Por Pablo Román
27 abril, 2018

Les adelanto que todo este tiempo, que dijiste que no te drogabas, es falso.

He consumido una que otra droga, pero dentro de todas ellas me quedo con la cafeína. Es adictiva, te mantiene despierto, es legal y lo te mata tanto como las otras. En resumen, llene esa taza hasta que yo le diga. Sin embargo, existe otro manjar permitido y que generaría la misma adicción que cualquier estupefaciente.

Desde hoy, me declaro adicto al queso, Sí, mantecoso, cheddar, azul o en crema, démelos todo y métalos en una jeringa, porque sí, es tan dura como la cocaína o la heroína.

Bueno, la verdad es que no tanto, pero sí produce efectos similares en nuestro cerebro.

La culpa de esta acusación es de la caseína , una proteína que se encuentra en la leche de los mamíferos.

Esta sustancia desencadena los receptores opioides del cerebro y estas, en parte, están enlazadas con las adicciones.

Ahora, el queso no fue el único alimento en ser investigado. Sin embargo, la mayoría de los que estaban entre las altas posiciones contenía queso.

Queso prensado, listo para ser vendido a un grupo de drogadictos/Unplash

Conejillos de Indias

Esto es un poco denigrante, encuentro yo, pero se escogieron a 120 personas no profesionales, es decir, que no hayan entrado a universidad para terminar su carrera, para responder la Escala de Adicción  a la Comida de Yale y escoger entre 35 alimentos.

Luego, en una segunda fase, se trabajó con 384 personas para presentarles la misma comida en un orden jerárquico.
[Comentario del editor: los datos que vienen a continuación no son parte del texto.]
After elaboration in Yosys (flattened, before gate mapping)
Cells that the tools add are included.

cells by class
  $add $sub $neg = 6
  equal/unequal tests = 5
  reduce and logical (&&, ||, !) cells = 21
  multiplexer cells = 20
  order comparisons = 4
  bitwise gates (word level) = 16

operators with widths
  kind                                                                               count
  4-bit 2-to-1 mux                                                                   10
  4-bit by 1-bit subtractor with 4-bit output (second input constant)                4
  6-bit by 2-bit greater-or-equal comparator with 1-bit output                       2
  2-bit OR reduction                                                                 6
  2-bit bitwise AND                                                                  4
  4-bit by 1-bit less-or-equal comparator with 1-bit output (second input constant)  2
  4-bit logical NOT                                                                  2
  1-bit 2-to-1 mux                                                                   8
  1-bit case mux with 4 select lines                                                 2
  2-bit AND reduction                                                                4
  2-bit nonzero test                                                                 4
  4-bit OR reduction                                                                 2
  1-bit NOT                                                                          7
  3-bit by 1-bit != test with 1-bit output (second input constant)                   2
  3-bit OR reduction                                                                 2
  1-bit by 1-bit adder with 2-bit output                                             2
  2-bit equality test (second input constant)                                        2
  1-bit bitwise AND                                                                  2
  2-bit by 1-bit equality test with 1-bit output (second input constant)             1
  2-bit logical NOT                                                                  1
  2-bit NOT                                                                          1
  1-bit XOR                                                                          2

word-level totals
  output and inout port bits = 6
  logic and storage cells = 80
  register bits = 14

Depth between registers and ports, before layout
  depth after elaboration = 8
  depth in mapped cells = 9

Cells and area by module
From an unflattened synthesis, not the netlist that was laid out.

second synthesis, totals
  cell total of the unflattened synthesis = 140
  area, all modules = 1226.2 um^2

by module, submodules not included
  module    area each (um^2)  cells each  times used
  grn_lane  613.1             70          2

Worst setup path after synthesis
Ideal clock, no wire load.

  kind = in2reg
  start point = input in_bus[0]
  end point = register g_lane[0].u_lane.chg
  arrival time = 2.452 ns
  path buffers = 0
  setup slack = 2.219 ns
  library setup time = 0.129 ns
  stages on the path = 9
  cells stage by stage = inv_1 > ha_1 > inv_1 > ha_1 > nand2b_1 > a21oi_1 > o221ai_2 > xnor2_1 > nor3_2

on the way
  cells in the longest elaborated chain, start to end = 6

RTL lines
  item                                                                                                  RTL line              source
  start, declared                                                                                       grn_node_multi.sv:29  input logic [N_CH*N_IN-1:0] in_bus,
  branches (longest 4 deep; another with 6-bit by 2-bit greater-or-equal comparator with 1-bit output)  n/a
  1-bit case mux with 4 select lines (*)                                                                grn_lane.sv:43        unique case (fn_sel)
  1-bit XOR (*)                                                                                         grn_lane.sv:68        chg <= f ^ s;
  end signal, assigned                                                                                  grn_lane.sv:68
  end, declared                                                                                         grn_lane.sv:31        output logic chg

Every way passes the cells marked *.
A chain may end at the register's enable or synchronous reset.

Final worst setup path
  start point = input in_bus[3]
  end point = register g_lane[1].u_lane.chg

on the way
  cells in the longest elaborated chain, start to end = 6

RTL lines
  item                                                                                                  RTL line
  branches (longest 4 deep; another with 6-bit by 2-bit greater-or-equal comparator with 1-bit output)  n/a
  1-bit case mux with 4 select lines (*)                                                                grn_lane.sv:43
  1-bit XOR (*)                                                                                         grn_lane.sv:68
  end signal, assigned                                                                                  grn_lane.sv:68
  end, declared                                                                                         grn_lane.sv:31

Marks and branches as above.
`src/rtl/tt_pkg.sv`:
```
// -----------------------------------------------------------------------------
// tt_pkg
// Shared types and sizing for the truth-table sweeper.
//   tt_state_t : sweeper FSM state encoding
//   N_VEC      : number of input vectors swept (4-input block => 16)
//   IDX_W      : width of the vector index / dut_in
//   CNT_W      : width of the settle timer and of the mismatch counter
//                (5 bits so a full 16-vector miss count cannot overflow)
// -----------------------------------------------------------------------------
package tt_pkg;

    localparam int N_VEC = 16;
    localparam int IDX_W = 4;
    localparam int CNT_W = 5;

    typedef enum logic [1:0] {
        IDLE   = 2'd0,
        SETTLE = 2'd1,
        SAMPLE = 2'd2,
        DONE   = 2'd3
    } tt_state_t;

endpackage : tt_pkg

```
`src/rtl/tt_settle_timer.sv`:
```
// -----------------------------------------------------------------------------
// tt_settle_timer
// Down-counter that measures how long a vector has been held on the block
// under test. Loading presets it to SETTLE_CYCLES-1; each enabled cycle counts
// down; expired is the terminal-count compare (count == 0). With a preset of
// SETTLE_CYCLES-1, expired is seen in the SETTLE_CYCLES-th settle cycle.
//
// Ports:
//   clk      in   system clock, rising edge
//   rst_n    in   asynchronous active-low reset
//   load     in   preset the counter for a new vector
//   en       in   count down by one
//   expired  out  settle time has elapsed (terminal count reached)
// -----------------------------------------------------------------------------
module tt_settle_timer
    import tt_pkg::*;
#(
    parameter int SETTLE_CYCLES = 2
) (
    input  logic clk,
    input  logic rst_n,
    input  logic load,
    input  logic en,
    output logic expired
);

    localparam logic [CNT_W-1:0] PRESET = CNT_W'(SETTLE_CYCLES - 1);

    logic [CNT_W-1:0] cnt_q;

    always_ff @(posedge clk or negedge rst_n) begin
        if (!rst_n) begin
            cnt_q <= '0;
        end else if (load) begin
            cnt_q <= PRESET;
        end else if (en && (cnt_q != '0)) begin
            cnt_q <= cnt_q - CNT_W'(1);
        end
    end

    assign expired = (cnt_q == '0);

endmodule : tt_settle_timer

```
`src/rtl/truth_table_sweeper.sv`:
```
// -----------------------------------------------------------------------------
// truth_table_sweeper
// Drives all 16 input combinations into a 4-input combinational block, holds
// each for SETTLE_CYCLES cycles, samples the block output, and builds a 16-bit
// truth table that is compared against EXPECTED.
//
//   state  | meaning
//   -------+-----------------------------------------------------------
//   IDLE   | waiting for start; dut_in parked at 0; results held
//   SETTLE | vector idx on dut_in, waiting for the block to settle
//   SAMPLE | capture dut_out into table_out[idx], update miss tracking
//   DONE   | one-cycle done pulse; match reflects the finished sweep
//
// Ports:
//   clk          in   system clock, rising edge
//   rst_n        in   asynchronous active-low reset
//   start        in   sweep request, honoured only in IDLE
//   abort        in   cancel a running sweep (SETTLE/SAMPLE only)
//   dut_out      in   output of the block under test
//   dut_in       out  vector to the block, {a,b,c,d}, a = MSB
//   busy         out  sweep in progress (SETTLE or SAMPLE)
//   done         out  one-cycle pulse on normal completion
//   table_out    out  captured truth table, bit i = output for vector i
//   match        out  table_out == EXPECTED, valid from the done pulse on
//   mismatch_cnt out  number of bits differing from EXPECTED
//   first_fail   out  lowest failing vector index (0 if none)
//   fail_valid   out  at least one mismatch recorded
// -----------------------------------------------------------------------------
module truth_table_sweeper
    import tt_pkg::*;
#(
    parameter int              SETTLE_CYCLES = 2,
    parameter logic [N_VEC-1:0] EXPECTED     = 16'h6996
) (
    input  logic             clk,
    input  logic             rst_n,
    input  logic             start,
    input  logic             abort,
    input  logic             dut_out,
    output logic [IDX_W-1:0] dut_in,
    output logic             busy,
    output logic             done,
    output logic [N_VEC-1:0] table_out,
    output logic             match,
    output logic [CNT_W-1:0] mismatch_cnt,
    output logic [IDX_W-1:0] first_fail,
    output logic             fail_valid
);

    localparam logic [IDX_W-1:0] LAST_IDX = IDX_W'(N_VEC - 1);

    tt_state_t        state_q;
    tt_state_t        state_d;
    logic [IDX_W-1:0] idx_q;

    logic             timer_load;
    logic             timer_en;
    logic             timer_expired;

    logic             miss;
    logic [CNT_W-1:0] mismatch_cnt_next;

    tt_settle_timer #(
        .SETTLE_CYCLES (SETTLE_CYCLES)
    ) u_settle_timer (
        .clk     (clk),
        .rst_n   (rst_n),
        .load    (timer_load),
        .en      (timer_en),
        .expired (timer_expired)
    );

    // ---------------------------------------------------------------- FSM
    always_ff @(posedge clk or negedge rst_n) begin
        if (!rst_n) begin
            state_q <= IDLE;
        end else begin
            state_q <= state_d;
        end
    end

    always_comb begin
        state_d    = state_q;
        timer_load = 1'b0;
        timer_en   = 1'b0;
        unique case (state_q)
            IDLE: begin
                // abort is deliberately not looked at here, so start wins.
                if (start) begin
                    state_d    = SETTLE;
                    timer_load = 1'b1;
                end
            end
            SETTLE: begin
                if (abort) begin
                    state_d = IDLE;
                end else if (timer_expired) begin
                    state_d = SAMPLE;
                end else begin
                    timer_en = 1'b1;
                end
            end
            SAMPLE: begin
                if (abort) begin
                    state_d = IDLE;
                end else if (idx_q == LAST_IDX) begin
                    state_d = DONE;
                end else begin
                    state_d    = SETTLE;
                    timer_load = 1'b1;
                end
            end
            DONE: begin
                state_d = IDLE;
            end
            default: begin
                state_d = IDLE;
            end
        endcase
    end

    // ------------------------------------------------- capture and compare
    assign miss              = (dut_out != EXPECTED[idx_q]);
    assign mismatch_cnt_next = mismatch_cnt + CNT_W'(miss);

    always_ff @(posedge clk or negedge rst_n) begin
        if (!rst_n) begin
            idx_q        <= '0;
            table_out    <= '0;
            match        <= 1'b0;
            mismatch_cnt <= '0;
            first_fail   <= '0;
            fail_valid   <= 1'b0;
        end else begin
            unique case (state_q)
                IDLE: begin
                    if (start) begin
                        idx_q        <= '0;
                        table_out    <= '0;
                        match        <= 1'b0;
                        mismatch_cnt <= '0;
                        first_fail   <= '0;
                        fail_valid   <= 1'b0;
                    end
                end
                SAMPLE: begin
                    // An abort in the sample cycle discards this vector.
                    if (!abort) begin
                        table_out[idx_q] <= dut_out;
                        if (miss) begin
                            mismatch_cnt <= mismatch_cnt_next;
                            if (!fail_valid) begin
                                first_fail <= idx_q;
                                fail_valid <= 1'b1;
                            end
                        end
                        // match is resolved from the final count on the way
                        // into DONE so it is already valid while done is high.
                        if (idx_q == LAST_IDX) begin
                            match <= (mismatch_cnt_next == '0);
                        end else begin
                            idx_q <= idx_q + IDX_W'(1);
                        end
                    end
                end
                default: begin
                end
            endcase
        end
    end

    // All outputs below derive from registers only; dut_out never reaches
    // an output combinationally.
    assign busy   = (state_q == SETTLE) || (state_q == SAMPLE);
    assign done   = (state_q == DONE);
    assign dut_in = busy ? idx_q : '0;

endmodule : truth_table_sweeper

```
`config.mk`:
```
export PLATFORM = sky130hd
export DESIGN_NAME = truth_table_sweeper
export DESIGN_NICKNAME = d
export VERILOG_FILES = /design/src/rtl/tt_pkg.sv /design/src/rtl/tt_settle_timer.sv /design/src/rtl/truth_table_sweeper.sv
export SDC_FILE = /design/constraint.sdc
export NUM_CORES = 1
export LEC_CHECK = 0
export BUFFER_PORTS_ARGS = -buffer_cell sky130_fd_sc_hd__buf_2
export CORE_ASPECT_RATIO = 0.75
export CORE_UTILIZATION = 59
export CTS_CLUSTER_SIZE = 10
export DETAILED_ROUTE_END_ITERATION = 8
export PLACE_DENSITY_LB_ADDON = 0.2
export SLEW_MARGIN = 10
export SYNTH_ARGS = -nofsm -noshare
export SYNTH_HDL_FRONTEND = slang
export SYNTH_SLANG_ARGS = --single-unit
```
`constraint.sdc`:
```
create_clock -name clk -period 6.3 [get_ports clk]
set_input_delay 1.26 -clock clk [delete_from_list [all_inputs] [get_ports clk]]
set_output_delay 1.26 -clock clk [all_outputs]
set_load 0.03 [all_outputs]
```
Word-level counts from Yosys, hierarchy flattened
Memory sizes are Yosys's and may differ from the RTL's.
Cells that the tools add are included.
{"block": "classes", "add_sub_neg": 3, "n_mul": 0, "div": 0, "magnitude_cmp": 2, "n_eq_ne": 12, "n_shift": 0, "muxes": 42, "bitwise": 0, "n_reduce_logical": 15}
{"operator": "$mux 16", "n": 2}
{"operator": "$pmux 16 s2", "n": 1}
{"operator": "$mux 4", "n": 7}
{"operator": "$mux 5", "n": 5}
{"operator": "$bwmux 16", "n": 1}
{"operator": "$pmux 4 s2", "n": 2}
{"operator": "$mux 1", "n": 13}
{"operator": "$ne 2x2->1 const B", "n": 6}
{"operator": "$reduce_and 4->1", "n": 3}
{"operator": "$logic_not 5->1", "n": 2}
{"operator": "$mux 2", "n": 5}
{"operator": "$pmux 5 s2", "n": 1}
{"operator": "$pmux 2 s4", "n": 1}
{"operator": "$pmux 1 s2", "n": 3}
{"operator": "$add 5x1->5", "n": 1}
{"operator": "$lt 4x5->1 const B", "n": 1}
{"operator": "$reduce_and 5->1", "n": 1}
{"operator": "$reduce_bool 5->1", "n": 1}
{"operator": "$sub 5x1->5 const B", "n": 1}
{"operator": "$add 4x1->4 const B", "n": 1}
{"operator": "$demux 1 s4", "n": 1}
{"operator": "$eq 2x2->1 const B", "n": 2}
{"operator": "$eq 4x4->1 const B", "n": 1}
{"operator": "$ge 4x1->1 const B", "n": 1}
{"operator": "9 further kinds", "n": 11}
{"block": "word_totals", "register_bits": 38, "latchBits": 0, "ramBits": 0, "mem_bits_ro": 16, "inputBits": 5, "out_inout_bits": 33, "elab_cells": 83, "memories": 1}
{"memory": "(no name shown)", "words": 16, "width": 1, "rd": 1, "rd_clocked_by_memory_dff": 0, "write_ports": 0, "line_no": "truth_table_sweeper.sv:123", "rtl": "assign miss = (dut_out != EXPECTED[idx_q]);"}

Depth between registers and ports, before layout
{"block": "depth", "word_depth": 8, "ltp_mapped": 10, "ltp_nobuf": 10}

Hierarchy
Synthesis repeated with hierarchy kept, for this count alone.
{"block": "hier_totals", "cells_unflattened": 209, "area_unflattened_um2": 2104.5}
{"mod": "truth_table_sweeper", "n_inst": 1, "cells_per_inst": 185, "area_per_inst_um2": 1853.0, "seq_area_each_um2": 825.8}
{"mod": "tt_settle_timer", "n_inst": 1, "cells_per_inst": 24, "area_per_inst_um2": 251.5, "seq_area_each_um2": 125.1}

Least setup slack after synthesis
Ideal clock, no wire load.
{"block": "synth_path", "path_type": "input-to-reg", "startpoint": "in dut_out", "endpoint": "reg match", "setup_ns": 0.110, "arrival_time_ns": 2.862, "required_time_ns": 6.190, "slack_ns": 3.328, "path_stages": 9, "n_path_buf": 1, "path_cell_list": "buf_2 xor2_1 xnor2_2 ha_1 ha_1 nor2b_1 nor4_1 nand2_1 o41ai_1"}
{"block": "synth_via", "elab_chain_len": 6}
{"element": "start, declared", "line_no": "truth_table_sweeper.sv:39", "rtl": "input logic dut_out,"}
{"element": "$ne 1x1->1", "line_no": "truth_table_sweeper.sv:123"}
{"element": "$add 5x1->5", "line_no": "truth_table_sweeper.sv:124", "rtl": "assign mismatch_cnt_next = mismatch_cnt + CNT_W'(miss);"}
{"element": "$logic_not 5->1", "line_no": "truth_table_sweeper.sv:160", "rtl": "match <= (mismatch_cnt_next == '0);"}
{"element": "$mux 1", "line_no": "truth_table_sweeper.sv:159", "rtl": "if (idx_q == LAST_IDX) begin"}
{"element": "$mux 1", "line_no": "truth_table_sweeper.sv:148", "rtl": "if (!abort) begin"}
{"element": "$pmux 1 s2", "line_no": "truth_table_sweeper.sv:135", "rtl": "unique case (state_q)"}
{"element": "end signal, assigned", "line_no": "truth_table_sweeper.sv:160"}
{"element": "end, declared", "line_no": "truth_table_sweeper.sv:44", "rtl": "output logic match,"}
No other way between the ends. The select of a mux whose other input is x is not followed.
A chain may end at the register's enable or synchronous reset.

Final worst setup path
Ends and elaborated chain as after synthesis.

==> impl_metrics.csv <==
group,metric,value,unit
sta,max-slew-margin-rel,44.15,%
layout,multi_input_area,0.001057,mm^2
sta,hold_violations,0,
worst_setup_path,crit_required,6.47,ns
logic_synthesis,syn_nets,234,
clock_tree,clk_latency,0.28,ns
die,die-area,0.003784,mm^2
global_routing,grt_use_total,24.48,%
route,wl_per_cell,14.80,um
worst_setup_path,worstPathCellList,"buf_2 -> xor2_1 -> xnor2_2 -> ha_1 -> ha_1 -> nor4_1 -> nand2_1 -> o41ai_1",
worst_setup_path,ff2ff_setup_slack,3.61,ns
pwr,powerDensity,339.9,mW/mm^2
sta,worst_slack,3.411,ns
logic_synthesis,syn_area_per_cell,9.623,um^2
worst_setup_path,crit_arrival,3.06,ns
sta,fin_crit,2.889,ns
outcome,status,"complete, but fails checks",
place,routabilityCongestion,0.7778,
global_routing,grt_max_degree,39,
place,hpwl,3.096,mm
logic_synthesis,synth_cell_types,39,
logic_synthesis,ys_seq_area_share,45.54,%
route,ant_nets,0,
sta,worstMarginPinSlew,0.8378,ns
sta,holdWs,0.5071,ns
layout,layout_commonest_cell,"dfrtp_1",
outcome,violations,"design-rule violations",
sta,slew_viol_final,0,
hold_path,hp-class,"register to register",
job,drv_cap,0,
pwr,ir_drop,0.2960,mV
route,vias,1705,
clock_tree,post_cts_buffers,0,
place,pre_cts_ws,3.146,ns
route,viasPerCell,5.819,
sta,timing.fmax,0.3462,GHz
layout,final_cell_mix,"dfrtp_1, buf_2, o21ai_0",
sta,setup_viol,0,
layout,syn2layout_area_growth,13.78,%
logic_synthesis,ys_ff_latch,38,
layout,fin_nets,269,
sta,fin_tns_setup,0,ns
logic_synthesis,yosys_warnings,0,
die,start_util,62.65,%
worst_setup_path,crit_slowest_cell,"xnor2_2",
die,rows,18,
die,io_pins,38,
layout,fillCellCount,271,
layout,final-seq-area,950.9,um^2
clock_tree,ctsResizeCount,0,
die,core,0.003333,mm^2
route,dr.first_iter.drc_count,153,
global_routing,gr-total-overflow,0,
place,portBuffers,37,
clock_tree,clock_sinks,38,
sta,rsz0062_at_grt,"false",
clock_tree,tritoncts,"yes",
clock_tree,cts_buffer_depth,2,
die,die_h,53.52,um
route,wl,4.336,mm
clock_tree,path_clk_slew,0.07,ns
logic_synthesis,syn_area,0.002088,mm^2
worst_setup_path,crit_path_end_kind,"register",
pwr,total_power,0.8076,mW
clock_tree,cts_root_buf,"clkbuf_8",
global_routing,grt_pass1_vias,1453,
worst_setup_path,path_common_cell,"ha_1",
pwr,leakage,1.210,nW
die,die_x,70.70,um
layout,final_layout_size_suffix_gt1_share,19.76,%
global_routing,antenna_found_initial,0,
logic_synthesis,synthesis.instances,217,
sta,finalCritPeriodShare,45.85,%
sta,finalClockSkew,0.004259,ns
layout,diodes,0,
worst_setup_path,critPathMaxFanout,10,
global_routing,grt_pass1_wl,7.072,mm
route,first_pass_iters,6,
route,route.detailed.drc,4,
worst_setup_path,crit_type,"primary input to register",
worst_setup_path,slowest_delay,0.38,ns
clock_tree,cts_hold_buf,0,
clock_tree,cts_buffers,5,
worst_setup_path,worstSetupStartpointType,"primary input",
clock_tree,cts-htree-levels,2,
[cell type report]
type,instances,share of cell area [%]
Multi-Input combinational cell,160,44.50
Sequential cell,38,40.02
Timing Repair Buffer,38,8.110
Clock buffer,7,3.633
Tap cell,40,2.106
Inverter,9,1.422
Clock inverter,1,0.2106
[state kept, by name, summed over array words and instances, names as in the netlist]
| signal | flops |
|---|---|
| mismatch_cnt | 5 |
| table_out | 16 |
| idx_q | 4 |
| first_fail | 4 |
| fail_valid | 1 |
| state_q | 2 |
| u_settle_timer.cnt_q | 5 |
| match | 1 |
[final timing paths]
check                              from               to  cells after the start
setup / recovery                dut_out            match                      8
hold / removal             table_out[8]     table_out[8]                      2
setup reg to reg               idx_q[0]            match                      9
hold reg to reg            table_out[8]     table_out[8]                      2
max in group asynchronous         rst_n     table_out[6]                      1
min in group asynchronous         rst_n  mismatch_cnt[4]                      1
[power breakdown]
part / total (mW) / internal, mW / switching (mW)
logic: 0.347 / 0.115 / 0.232
registers: 0.294 / 0.269 / 0.0243
clock network: 0.167 / 0.0882 / 0.0788
[cell usage after synthesis, drive strengths merged]
| library cell | instances | area (um^2) |
|---|---|---|
| dfrtp | 38 | 950.9 |
| o21ai | 24 | 120.1 |
| nand2 | 17 | 63.81 |
| nand3 | 16 | 80.08 |
| ha | 12 | 150.1 |
| nor2 | 10 | 37.54 |
| a21boi | 9 | 67.56 |
| inv | 9 | 33.78 |
| and3 | 8 | 50.05 |
| clkbuf | 8 | 30.03 |
| nor2b | 8 | 50.05 |
| and2 | 7 | 46.30 |
| a21oi | 5 | 25.02 |
| xnor2 | 5 | 51.30 |
| xor2 | 5 | 43.79 |
| a211oi | 4 | 30.03 |
| a22o | 4 | 35.03 |
| o22ai | 4 | 25.02 |
| a32o | 2 | 20.02 |
| a41o | 2 | 20.02 |
| buf | 2 | 16.26 |
| nor3 | 2 | 10.01 |
| o211ai | 2 | 15.01 |
| o41ai | 2 | 17.52 |
| or2 | 2 | 12.51 |
| a211o | 1 | 8.760 |
| a221o | 1 | 10.01 |
| a31oi | 1 | 6.260 |
| and3b | 1 | 8.760 |
| nand4 | 1 | 6.260 |
| nor4 | 1 | 6.260 |
| o311ai | 1 | 8.760 |
| o32a | 1 | 10.01 |
| or4 | 1 | 7.510 |
| or4b | 1 | 13.76 |
[cells by family (layout without fill, tap and decap cells)]
family          count (synthesis)  in the layout  share of synthesized area (%)
simple gates                   75             75                          18.81
buf+inv                        19             55                          3.834
fa+ha+maj                      12             12                          7.190
compound gates                 63             63                          20.07
xor+xnor                       10             10                          4.554
flops                          38             38                          45.54
[metrics by stage]
stage	utilization [%]	instances	instance area, um^2
floorplan	-	217	2088
global placement	68.54	285	2285
detailed placement	68.54	285	2285
CTS	71.28	293	2376
global route	71.28	293	2376
finish	71.28	293	2376
[metal layers]
| metal | up-vias | global-route usage (%) | part of all wire (%) |
|---|---|---|---|
| met5 | - | 0 | 0 |
| met4 | 0 | 2.000 | 0.18 |
| met3 | 2 | 6.476 | 5.4 |
| met2 | 51 | 37.18 | 43 |
| met1 | 805 | 36.59 | 52 |
| li1 | 847 | - | - |
[worst max-delay path: cells and delay by family]
family	cells	cell delay, ns
buffers and inverters	1	0.14
AOI/OAI and AO/OA	1	0.24
and+or+nand+nor	2	0.37
xor gates and xnor gates	2	0.56
adders and majority gates	2	0.48
Note: power is estimated with default switching activity, not from simulation.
Erica Schulte, una de las autoras del estudio, dijo que “(los caseimórficos) realmente juegan con los receptores de dopamina y desencadenan ese elemento adictivo“.

Dos yonkies embadurnando patatas con queso fundido, altamente adictivo/Unplash

En serio, me dio tantas ganas de comer queso en estos momentos que estoy pensando seriamente en internarme en alguna clínica privada para gente con problemas de adicción… pero una adicción deliciosa.